» **Exercise goal**:
For the data below, restate word for word only the lines from the line containing "(n_mode == S_FRAC);" through the line containing "x_last_b : x_last_i);", both ends included.

Collection entries
·····

From an optimization exercise on the open Yosys and OpenROAD flow, aimed at small area, a short achievable clock period and few clock cycles; shortcuts taken in it are not production practice. Where RTL was checked, it was by simulation tests only, not by an equivalence proof against the original. Power and IR drop assume default switching activity.

==> 03-22: inputs <==
// script_lexer_tokenizer_unit
module script_lexer_tokenizer_unit (
    input  logic        i_clk,
    input  logic        i_rst_n,
    input  logic        i_byte_valid,
    output logic        o_byte_ready,
    input  logic [7:0]  i_byte_ch,
    input  logic        i_byte_final,
    output logic        o_tok_valid,
    input  logic        i_tok_ready,
    output logic [5:0]  o_tok_kind,
    output logic [19:0] o_tok_start,
    output logic [19:0] o_tok_len,
    output logic [15:0] o_tok_line,
    output logic [15:0] o_tok_col,
    output logic [7:0]  o_tok_bad,
    output logic        o_tok_last
);
export LEC_CHECK = 0
export ABC_AREA = 1
export CAP_MARGIN = 20
export CORE_MARGIN = 2
export CORE_UTILIZATION = 40
export SLEW_MARGIN = 20
create_clock -name core_clock -period 11.0 [get_ports {i_clk}]
standard.sh (not shown) runs the stock make flow with config.mk's settings and CLKGATE_MAP_FILE= SYNTH_SCRIPT=/design/flow/synth_recipe.tcl, a recipe that flattens the netlist after the stock synthesis.
==> flow/flow/run.sh <==
#!/bin/bash
# Standard layout (the standard.sh: ORFS synthesis to finish, same clock and
# constraints), with these changes to how the layout is made:
#  - the port buffers that ORFS inserts are plain buffers (buf_1) rather than the
#    delay cell ORFS picks by default; every port still gets its own buffer;
#  - ORFS's timing repair aims for more setup slack than the clock needs;
#  - clock tree: clkbuf_8 buffers, larger sink clusters, no dummy loads.
set -euo pipefail
export SETUP_SLACK_MARGIN=7.25
export BUFFER_PORTS_ARGS="-buffer_cell sky130_fd_sc_hd__buf_1"
export CTS_ARGS="-sink_clustering_enable -repair_clock_nets -buf_list sky130_fd_sc_hd__clkbuf_8 -sink_clustering_size 30 -sink_clustering_max_diameter 100 -dont_use_dummy_load"
bash standard.sh > standard_flow.log 2>&1
==> inputs of 12-09, as changes to 03-22 <==
--- a/flow/design.v
+++ b/flow/design.v
@@ -606,16 +606,16 @@
             {3'd3, 4'd14}: kw_kind = 6'd36;
             {3'd5, 4'd15}: kw_kind = 6'd37;
             default: kw_kind = 6'd19;
         endcase
     endfunction
     logic        r_bv, r_fin;
     logic [7:0]  r_ch;
-    logic        r_bv1, r_fin1, r_bv2, r_fin2;
-    logic [7:0]  r_ch1, r_ch2;
+    logic        r_bvb, r_finb;
+    logic [7:0]  r_chb;
     logic        r_vout, r_lout;
     logic [3:0]  r_mode, n_mode;
     logic        r_pend, n_pend;     
     logic        r_plast, n_plast;   
     logic        r_post, n_post;     
     logic        r_endp, n_endp;     
     logic [5:0]  r_kind, n_kind;
@@ -777,75 +777,62 @@
     wire [19:0] len_i  = pos_sat ? r_len : r_len + 20'd1;
     wire [15:0] col_i  = col_sat ? r_col : r_col + 16'd1;
     wire [15:0] line_i = line_sat ? r_line : r_line + 16'd1;
     wire [19:0] n_pos  = clr ? 20'd0 : adv ? pos_i : r_pos;
     wire [15:0] n_col  = clr ? 16'd0 : col_set1 ? 16'd1 : adv ? col_i : r_col;
     wire [15:0] n_line = clr ? 16'd1 : line_adv ? line_i : r_line;
     wire [19:0] n_len  = len_ld ? {19'd0, len_v} : len_adv ? len_i : r_len;
-    wire       accept = i_byte_valid && !r_bv2;
-    wire       a_free = !r_bv || consume;    
-    wire [7:0] x_ch   = r_ch1;
-    wire       x_fin  = r_fin1;
-    logic x_term, x_closable;
-    always_comb begin
-        x_term = 1'b0;
-        x_closable = 1'b1;
-        case (n_mode)
-            S_OP:     x_term = (x_ch != "=");
-            S_SLASH:  x_term = (x_ch != "/");
-            S_IDENT:  x_term = !(is_digit(x_ch) || is_alpha(x_ch));
-            S_INT:    x_term = !is_digit(x_ch) && (x_ch != ".");
-            S_INTDOT: x_term = !is_digit(x_ch);
-            S_FRAC:   x_term = !is_digit(x_ch);
-            default:  x_closable = 1'b0;
+    wire accept = i_byte_valid && !r_bvb;
+    wire a_free = !r_bv || consume;             
+    wire q_free = stall ? !r_bv : a_free;
+    function automatic term_of(input [3:0] m, input [7:0] ch);
+        case (m)
+            S_OP:     term_of = (ch != "=");
+            S_SLASH:  term_of = (ch != "/");
+            S_IDENT:  term_of = !(is_digit(ch) || is_alpha(ch));
+            S_INT:    term_of = !is_digit(ch) && (ch != ".");
+            S_INTDOT: term_of = !is_digit(ch);
+            S_FRAC:   term_of = !is_digit(ch);
+            default:  term_of = 1'b0;
         endcase
-    end
-    wire x_tokbyte = is_single(x_ch) ||
-                     !(is_digit(x_ch) || is_alpha(x_ch) || (x_ch == "!") || (x_ch == "=") ||
-                       (x_ch == "<") || (x_ch == ">") || (x_ch == "/") || (x_ch == "\"") ||
-                       (x_ch == 8'h0A) || (x_ch == " ") || (x_ch == 8'h0D) || (x_ch == 8'h09));
-    wire x_close = a_free && r_bv1 && x_term;
-    assign o_byte_ready = !r_bv2;
-    wire q_move  = stall ? !r_bv : a_free;
-    wire q1_move = q_move && r_bv1;
+    endfunction
+    function automatic tokbyte_of(input [7:0] ch);
+        tokbyte_of = is_single(ch) ||
+                     !(is_digit(ch) || is_alpha(ch) || (ch == "!") || (ch == "=") ||
+                       (ch == "<") || (ch == ">") || (ch == "/") || (ch == "\"") ||
+                       (ch == 8'h0A) || (ch == " ") || (ch == 8'h0D) || (ch == 8'h09));
+    endfunction
+    wire x_closable = (n_mode == S_OP) || (n_mode == S_SLASH) || (n_mode == S_IDENT) ||
+                      (n_mode == S_INT) || (n_mode == S_INTDOT) || (n_mode == S_FRAC);
+    wire x_close_b  = r_bvb && term_of(n_mode, r_chb);
+    wire x_close_i  = accept && term_of(n_mode, i_byte_ch);
+    wire x_close    = a_free && (r_bvb ? x_close_b : x_close_i);
+    wire x_last_b   = !r_finb && !tokbyte_of(r_chb);
+    wire x_last_i   = !i_byte_final && !tokbyte_of(i_byte_ch);
+    wire x_last     = x_close && (n_mode != S_INTDOT) && (r_bvb ? x_last_b : x_last_i);
+    assign o_byte_ready = !r_bvb;
     always_ff @(posedge i_clk) begin
         if (!i_rst_n) begin
-            r_bv <= 1'b0; r_bv1 <= 1'b0; r_bv2 <= 1'b0; r_vout <= 1'b0;
+            r_bv <= 1'b0; r_bvb <= 1'b0; r_vout <= 1'b0;
         end else begin
-            if (q_move) r_bv <= r_bv1;
-            if (q1_move) begin
-                r_bv1 <= r_bv2 || accept;
-                r_bv2 <= 1'b0;
-            end else if (r_bv1) begin
-                if (accept) r_bv2 <= 1'b1;
-            end else begin
-                r_bv1 <= accept;
-            end
+            if (q_free) r_bv <= r_bvb || accept;
+            r_bvb <= !q_free && (r_bvb || accept);
             if (!stall) r_vout <= n_pend || x_close || (n_post && x_closable);
         end
     end
     always_ff @(posedge i_clk) begin
-        if (q_move) begin
-            r_ch  <= r_ch1;
-            r_fin <= r_fin1;
-        end
-        if (q1_move ? !r_bv2 : !r_bv1) begin
-            r_ch1  <= i_byte_ch;
-            r_fin1 <= i_byte_final;
-        end else if (q1_move) begin
-            r_ch1  <= r_ch2;
-            r_fin1 <= r_fin2;
+        if (q_free) begin
+            r_ch  <= r_bvb ? r_chb : i_byte_ch;
+            r_fin <= r_bvb ? r_finb : i_byte_final;
         end
         if (accept) begin
-            r_ch2  <= i_byte_ch;
-            r_fin2 <= i_byte_final;
+            r_chb  <= i_byte_ch;
+            r_finb <= i_byte_final;
         end
-        if (!stall)
-            r_lout <= n_pend ? n_plast :
-                      x_close && !x_fin && (n_mode != S_INTDOT) && !x_tokbyte;
+        if (!stall) r_lout <= n_pend ? n_plast : x_last;
     end
     always_ff @(posedge i_clk) begin
         if (!i_rst_n) begin
             r_mode <= S_IDLE; r_pend <= 1'b0; r_errh <= 1'b0; r_post <= 1'b0; r_endp <= 1'b0;
             r_pos <= '0; r_line <= 16'd1; r_col <= '0;
         end else if (!stall) begin
             r_mode <= n_mode; r_pend <= n_pend; r_errh <= n_errh; r_post <= n_post; r_endp <= n_endp;
PLACE_DENSITY = 0.75   (was default)
==> comparison <==
Total power: 12-09 is higher than 03-22 (about 21%).
In 12-09 the via count is larger than in 03-22, by about 3.5%.
Against 03-22, the core utilization of 12-09 is higher by 0.60 points.
Setup slack: 03-22 is better than 12-09 (0.026 ns).
Against 12-09, the clock skew of 03-22 is lower by 0.0014 ns.
Against 12-09, the die area of 03-22 is larger by 2.8%.
In 03-22 the global-route usage is lower than in 12-09, by 0.056 points.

·····

» **Solution to the problem**:
+                      (n_mode == S_INT) || (n_mode == S_INTDOT) || (n_mode == S_FRAC);
+    wire x_close_b  = r_bvb && term_of(n_mode, r_chb);
+    wire x_close_i  = accept && term_of(n_mode, i_byte_ch);
+    wire x_close    = a_free && (r_bvb ? x_close_b : x_close_i);
+    wire x_last_b   = !r_finb && !tokbyte_of(r_chb);
+    wire x_last_i   = !i_byte_final && !tokbyte_of(i_byte_ch);
+    wire x_last     = x_close && (n_mode != S_INTDOT) && (r_bvb ? x_last_b : x_last_i);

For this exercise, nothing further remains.